Marleen DE KRAMER | Christopher MORSE | Sam MERSCH
(Luxembourg Centre for Contemporary and Digital History, University of Luxembourg, Belval, Esch-sur-Alzette, Luxembourg)
Keywords: Intangible Cultural Heritage, Luxembourg, Gamification, Place Names
Much as people learn to read a book, they must learn to read a landscape — its individual elements, its hidden connections, its historical context. Our project aims to make historic cultural landscapes — notably their structure, land use, relation of town and countryside, and key buildings — accessible to the public, while also showing the many types of data that can help inform our knowledge.
Gamification is a powerful tool for garnering interest in a subject previously perceived as boring. Our project harnesses this effect, presenting the results of our preceding landscape study in an interactive educational environment that rewards the user for engaging with the content.
In our app, users will be able to look out over the landscape surrounding Larochette, Luxembourg from atop a virtual reconstruction of its castle. Correctly answering questions about the meanings of the names of fields and other landscape elements slowly populates it with depictions of the historic landscape, revealing its intangible heritage in a visual, easily understandable way.
To our primary target user group of children and adolescents, the interface will be intuitive, and progress will be easy to measure; learning how place names connect to history is implicit, but not presented as the major goal.

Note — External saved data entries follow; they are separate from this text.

[src/inc/scd_defs.vh]
`ifndef SCD_DEFS_VH
`define SCD_DEFS_VH

// unit ratio codes
`define SCD_RATIO_OFF 2'h0
`define SCD_RATIO_FULL 2'h1
`define SCD_RATIO_DIV2 2'h2
`define SCD_RATIO_DIV3 2'h3
`define SCD_RATIO_W 2

// units: 0 security, 1 two-wire, 2 aux a, 3 aux b, 4 bus interface, 5 dma
`define SCD_NUM_UNITS 6
`define SCD_NUM_DIV_UNITS 4
`define SCD_UCC_RST 12'h555

// local bus divider field
`define SCD_LBDIV_W 4
`define SCD_LBDIV_RST 4'h2
`define SCD_LBDIV_MIN 4'h2

// frequency ceilings in MHz, compared in kHz
`define SCD_KHZ_PER_MHZ 32'h0000_03E8
`define SCD_CORE_MAX_MHZ 32'h0000_014D
`define SCD_SYS_MAX_MHZ 32'h0000_0085
`define SCD_ENG_MAX_MHZ 32'h0000_00C8

// reset configuration field widths
`define SCD_SYSTEM_PLL_MULTIPLIER_W 4
`define SCD_CORE_W 7
`define SCD_EMF_W 4
`define SCD_EDF_W 1

// cycles after reset release before the configuration is captured
`define SCD_CFG_SETTLE 2'h2

`endif

[src/core/scd_clk_ctrl.v]
`timescale 1ns/100ps
`include "scd_defs.vh"

// How it works
// - host mode takes the primary reference input, agent mode the bus-side clock
// - primary reference: engine = ref times multiplier over one plus divider
// - bus-side reference: also times one plus inverted predivide bit
// - dram clock twice system clock; halved for memory bus clock pair
// - local bus clock equals system clock; divider field sets external clock ratio
// - four units allow off, half, third; bus interface and dma off or full
// - units leave reset at full ratio; control register changes it later
// - core clock derives from the system bus clock
// - engine clock domain configured apart from system and core, same input
// - core at most 333, system 133, engine 200 MHz
module scd_clk_ctrl #(
    parameter REF_KHZ_W = 18,
    parameter NUM_LB_CLK = 3
) (
    input wire i_clk_sys,                             // ddr-rate clock, 40 MHz
    input wire i_rst,                                 // async reset, high
    input wire i_agent_mode,                          // strap: 1 bus agent, 0 bus host
    input wire i_primary_ref_input,                   // primary reference pin
    input wire i_bus_clk_in,                          // bus-side clock pin
    input wire [REF_KHZ_W-1:0] i_ref_freq_khz,        // reference frequency, kHz
    input wire [`SCD_SYSTEM_PLL_MULTIPLIER_W-1:0] i_system_pll_multiplier, // reset config
    input wire [`SCD_CORE_W-1:0] i_core_ratio,        // reset config, half steps
    input wire [`SCD_EMF_W-1:0] i_engine_pll_multiplier, // reset config
    input wire [`SCD_EDF_W-1:0] i_engine_pll_divider, // reset config
    input wire i_input_predivide_cfg,                 // reset config
    input wire [`SCD_NUM_UNITS*`SCD_RATIO_W-1:0] i_ucc_wdata, // unit ratio write data
    input wire i_ucc_we,                              // unit ratio write strobe
    input wire [`SCD_LBDIV_W-1:0] i_lbdiv_wdata,      // local bus divider write data
    input wire i_lbdiv_we,                            // local bus divider write strobe
    output wire o_cfg_valid,                          // configuration captured
    output wire o_ref_is_bus,                         // bus-side clock is reference
    output wire o_ref_clk_obs,                        // sampled selected reference
    output wire [31:0] o_sys_freq_khz,                // system bus clock
    output wire [31:0] o_core_freq_khz,               // core clock
    output wire [31:0] o_engine_freq_khz,             // engine clock
    output wire [31:0] o_ddr_freq_khz,                // dram controller clock
    output wire [31:0] o_lbc_freq_khz,                // local bus controller clock
    output wire o_core_over,                          // core above ceiling
    output wire o_sys_over,                           // system above ceiling
    output wire o_engine_over,                        // engine above ceiling
    output wire o_csb_tick,                           // system bus clock enable
    output wire o_memory_bus_clock_out_p,             // memory bus clock, true
    output wire o_memory_bus_clock_out_n,             // memory bus clock, complement
    output wire o_local_bus_sync_out,                 // local bus sync clock
    output wire [NUM_LB_CLK-1:0] o_local_bus_clock_outs, // local bus clocks
    output wire [`SCD_NUM_UNITS-1:0] o_unit_clk_en,   // per-unit clock enables
    output wire [`SCD_NUM_UNITS*`SCD_RATIO_W-1:0] o_ucc_rdata, // ratios in force
    output wire [`SCD_LBDIV_W-1:0] o_lbdiv_rdata      // local bus divider field
);

    localparam CFG_W = 1 + `SCD_SYSTEM_PLL_MULTIPLIER_W + `SCD_CORE_W + `SCD_EMF_W + `SCD_EDF_W + 1 + REF_KHZ_W;
    localparam SYS_W = REF_KHZ_W + `SCD_SYSTEM_PLL_MULTIPLIER_W;
    localparam CORE_W = SYS_W + `SCD_CORE_W;
    localparam ENG_W = REF_KHZ_W + `SCD_EMF_W + 1;

    // configuration pins, two flops then capture
    reg [CFG_W-1:0] cfg_s1_ff;
    reg [CFG_W-1:0] cfg_s2_ff;
    reg [1:0] settle_ff;
    reg cfg_valid_ff;
    reg agent_ff;
    reg [`SCD_SYSTEM_PLL_MULTIPLIER_W-1:0] system_pll_multiplier_ff;
    reg [`SCD_CORE_W-1:0] core_ff;
    reg [`SCD_EMF_W-1:0] emf_ff;
    reg [`SCD_EDF_W-1:0] edf_ff;
    reg predivide_ff;
    reg [REF_KHZ_W-1:0] ref_khz_ff;
    wire [CFG_W-1:0] cfg_pins;

    assign cfg_pins = {i_agent_mode, i_system_pll_multiplier, i_core_ratio, i_engine_pll_multiplier,
                       i_engine_pll_divider, i_input_predivide_cfg, i_ref_freq_khz};

    always @(posedge i_clk_sys or posedge i_rst) begin
        if (i_rst) begin
            cfg_s1_ff <= {CFG_W{1'b0}};
            cfg_s2_ff <= {CFG_W{1'b0}};
            settle_ff <= 2'h0;
            cfg_valid_ff <= 1'b0;
            agent_ff <= 1'b0;
            system_pll_multiplier_ff <= {`SCD_SYSTEM_PLL_MULTIPLIER_W{1'b0}};
            core_ff <= {`SCD_CORE_W{1'b0}};
            emf_ff <= {`SCD_EMF_W{1'b0}};
            edf_ff <= {`SCD_EDF_W{1'b0}};
            predivide_ff <= 1'b0;
            ref_khz_ff <= {REF_KHZ_W{1'b0}};
        end else begin
            cfg_s1_ff <= cfg_pins;
            cfg_s2_ff <= cfg_s1_ff;
            if (!cfg_valid_ff) begin
                if (settle_ff == `SCD_CFG_SETTLE) begin
                    cfg_valid_ff <= 1'b1;
                    {agent_ff, system_pll_multiplier_ff, core_ff, emf_ff, edf_ff, predivide_ff, ref_khz_ff} <= cfg_s2_ff;
                end else begin
                    settle_ff <= settle_ff + 2'h1;
                end
            end
        end
    end

    // reference selection by host or agent role
    reg prim_s1_ff;
    reg prim_s2_ff;
    reg bus_s1_ff;
    reg bus_s2_ff;
    reg ref_obs_ff;

    always @(posedge i_clk_sys or posedge i_rst) begin
        if (i_rst) begin
            prim_s1_ff <= 1'b0;
            prim_s2_ff <= 1'b0;
            bus_s1_ff <= 1'b0;
            bus_s2_ff <= 1'b0;
            ref_obs_ff <= 1'b0;
        end else begin
            prim_s1_ff <= i_primary_ref_input;
            prim_s2_ff <= prim_s1_ff;
            bus_s1_ff <= i_bus_clk_in;
            bus_s2_ff <= bus_s1_ff;
            ref_obs_ff <= agent_ff ? bus_s2_ff : prim_s2_ff;
        end
    end

    // ratio arithmetic
    wire [SYS_W-1:0] sys_prod;
    wire [CORE_W-1:0] core_prod;
    wire [ENG_W-1:0] eng_base;
    wire [ENG_W-1:0] eng_pre;
    wire [ENG_W-1:0] eng_div;
    wire [31:0] sys_khz;
    wire [31:0] core_khz;
    wire [31:0] eng_khz;

    assign sys_prod = ref_khz_ff * system_pll_multiplier_ff;
    // core is cascaded behind the system bus clock
    assign core_prod = sys_prod * core_ff;
    // engine works from the common reference, not from the system clock
    assign eng_base = ref_khz_ff * emf_ff;
    assign eng_pre = (agent_ff && !predivide_ff) ? {eng_base[ENG_W-2:0], 1'b0} : eng_base;
    assign eng_div = (edf_ff != {`SCD_EDF_W{1'b0}}) ? {1'b0, eng_pre[ENG_W-1:1]} : eng_pre;
    assign sys_khz = {{(32-SYS_W){1'b0}}, sys_prod};
    assign core_khz = {{(33-CORE_W){1'b0}}, core_prod[CORE_W-1:1]};
    assign eng_khz = {{(32-ENG_W){1'b0}}, eng_div};

    reg [31:0] sys_khz_ff;
    reg [31:0] core_khz_ff;
    reg [31:0] eng_khz_ff;
    reg [31:0] ddr_khz_ff;
    reg core_over_ff;
    reg sys_over_ff;
    reg eng_over_ff;

    always @(posedge i_clk_sys or posedge i_rst) begin
        if (i_rst) begin
            sys_khz_ff <= 32'h0000_0000;
            core_khz_ff <= 32'h0000_0000;
            eng_khz_ff <= 32'h0000_0000;
            ddr_khz_ff <= 32'h0000_0000;
            core_over_ff <= 1'b0;
            sys_over_ff <= 1'b0;
            eng_over_ff <= 1'b0;
        end else begin
            sys_khz_ff <= sys_khz;
            core_khz_ff <= core_khz;
            eng_khz_ff <= eng_khz;
            ddr_khz_ff <= {sys_khz[30:0], 1'b0};
            // over only when a whole MHz above the ceiling
            core_over_ff <= cfg_valid_ff && (core_khz >= (`SCD_CORE_MAX_MHZ + 32'h0000_0001) * `SCD_KHZ_PER_MHZ);
            sys_over_ff <= cfg_valid_ff && (sys_khz >= (`SCD_SYS_MAX_MHZ + 32'h0000_0001) * `SCD_KHZ_PER_MHZ);
            eng_over_ff <= cfg_valid_ff && (eng_khz >= (`SCD_ENG_MAX_MHZ + 32'h0000_0001) * `SCD_KHZ_PER_MHZ);
        end
    end

    // system bus clock is half the dram clock; memory bus clock halves dram too
    reg csb_ph_ff;
    reg mem_p_ff;
    reg mem_n_ff;
    wire csb_tick;

    assign csb_tick = csb_ph_ff;

    always @(posedge i_clk_sys or posedge i_rst) begin
        if (i_rst) begin
            csb_ph_ff <= 1'b0;
            mem_p_ff <= 1'b0;
            mem_n_ff <= 1'b1;
        end else begin
            csb_ph_ff <= ~csb_ph_ff;
            mem_p_ff <= ~mem_p_ff;
            mem_n_ff <= mem_p_ff;
        end
    end

    // local bus divider, clocked by the system bus rate
    reg [`SCD_LBDIV_W-1:0] lbdiv_ff;
    reg [`SCD_LBDIV_W-1:0] lb_div_used_ff;
    reg [`SCD_LBDIV_W-1:0] lb_cnt_ff;
    reg lb_clk_ff;
    reg [NUM_LB_CLK-1:0] lb_outs_ff;
    reg [`SCD_LBDIV_W-1:0] nxt_lb_cnt;
    reg [`SCD_LBDIV_W-1:0] nxt_lb_div;
    wire [`SCD_LBDIV_W-1:0] lb_div_req;

    assign lb_div_req = (lbdiv_ff < `SCD_LBDIV_MIN) ? `SCD_LBDIV_MIN : lbdiv_ff;

    always @* begin
        nxt_lb_cnt = lb_cnt_ff;
        nxt_lb_div = lb_div_used_ff;
        if (csb_tick) begin
            if (lb_cnt_ff >= lb_div_used_ff - 4'h1) begin
                nxt_lb_cnt = {`SCD_LBDIV_W{1'b0}};
                nxt_lb_div = lb_div_req;
            end else begin
                nxt_lb_cnt = lb_cnt_ff + 4'h1;
            end
        end
    end

    always @(posedge i_clk_sys or posedge i_rst) begin
        if (i_rst) begin
            lbdiv_ff <= `SCD_LBDIV_RST;
            lb_div_used_ff <= `SCD_LBDIV_RST;
            lb_cnt_ff <= {`SCD_LBDIV_W{1'b0}};
            lb_clk_ff <= 1'b0;
            lb_outs_ff <= {NUM_LB_CLK{1'b0}};
        end else begin
            if (i_lbdiv_we) begin
                lbdiv_ff <= i_lbdiv_wdata;
            end
            lb_div_used_ff <= nxt_lb_div;
            lb_cnt_ff <= nxt_lb_cnt;
            lb_clk_ff <= (nxt_lb_cnt < {1'b0, nxt_lb_div[`SCD_LBDIV_W-1:1]});
            lb_outs_ff <= {NUM_LB_CLK{nxt_lb_cnt < {1'b0, nxt_lb_div[`SCD_LBDIV_W-1:1]}}};
        end
    end

    // unit clock control register
    reg [`SCD_NUM_UNITS*`SCD_RATIO_W-1:0] ucc_ff;
    wire [`SCD_NUM_UNITS*`SCD_RATIO_W-1:0] ucc_now;

    always @(posedge i_clk_sys or posedge i_rst) begin
        if (i_rst) begin
            ucc_ff <= `SCD_UCC_RST;
        end else if (i_ucc_we) begin
            ucc_ff <= i_ucc_wdata;
        end
    end

    genvar gi;
    generate
        for (gi = 0; gi < `SCD_NUM_UNITS; gi = gi + 1) begin : g_unit
            scd_unit_clk #(
                .ALLOW_DIV((gi < `SCD_NUM_DIV_UNITS) ? 1 : 0)
            ) u_unit (
                .i_clk_sys(i_clk_sys),
                .i_rst(i_rst),
                .i_tick(csb_tick),
                .i_ratio(ucc_ff[gi*`SCD_RATIO_W +: `SCD_RATIO_W]),
                .o_clk_en(o_unit_clk_en[gi]),
                .o_ratio(ucc_now[gi*`SCD_RATIO_W +: `SCD_RATIO_W])
            );
        end
    endgenerate

    assign o_cfg_valid = cfg_valid_ff;
    assign o_ref_is_bus = agent_ff;
    assign o_ref_clk_obs = ref_obs_ff;
    assign o_sys_freq_khz = sys_khz_ff;
    assign o_core_freq_khz = core_khz_ff;
    assign o_engine_freq_khz = eng_khz_ff;
    assign o_ddr_freq_khz = ddr_khz_ff;
    assign o_lbc_freq_khz = sys_khz_ff;
    assign o_core_over = core_over_ff;
    assign o_sys_over = sys_over_ff;
    assign o_engine_over = eng_over_ff;
    assign o_csb_tick = csb_ph_ff;
    assign o_memory_bus_clock_out_p = mem_p_ff;
    assign o_memory_bus_clock_out_n = mem_n_ff;
    assign o_local_bus_sync_out = lb_clk_ff;
    assign o_local_bus_clock_outs = lb_outs_ff;
    assign o_ucc_rdata = ucc_now;
    assign o_lbdiv_rdata = lbdiv_ff;

endmodule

The app is designed to elicit positive experiences, notably inspiring interest (as described by Silvia, P., 2008), as a way to immerse young learners within a small piece of Luxembourg’s past and preserve and disseminate its intangible heritage (continuing the work of i-Treasures, Alivizatou-Barakou et. al., 2017) in particular, a key goal of UNESCO’s Convention for the Safeguarding of Intangible Heritage. The app therefore is a collaborative case study in digital history and the experience of it, one that is grounded within user experience design and informed by the historical and architectural expertise of the collaborators.
Relevance for the conference: We visualise a landscape reconstruction, focusing on making its intangible heritage in the form of microtoponyms visible to an average user.
Relevance for the session: We describe an app that overlays the historic cultural landscape over views of the present day.
Innovation: The app serves to pique the interest of children in a traditionally very dry subject, linguistics.
• Silvia, P. J. (2008). Interest—The Curious Emotion. Current Directions in Psychological Science, 17(1), 57–60.
• Alivizatou-Barakou et. al. (2017). Intangible Cultural Heritage and New Technologies: Challenges and Opportunities for Cultural Preservation and Development. Mixed Reality and Gamification for Cultural Heritage, 129-158.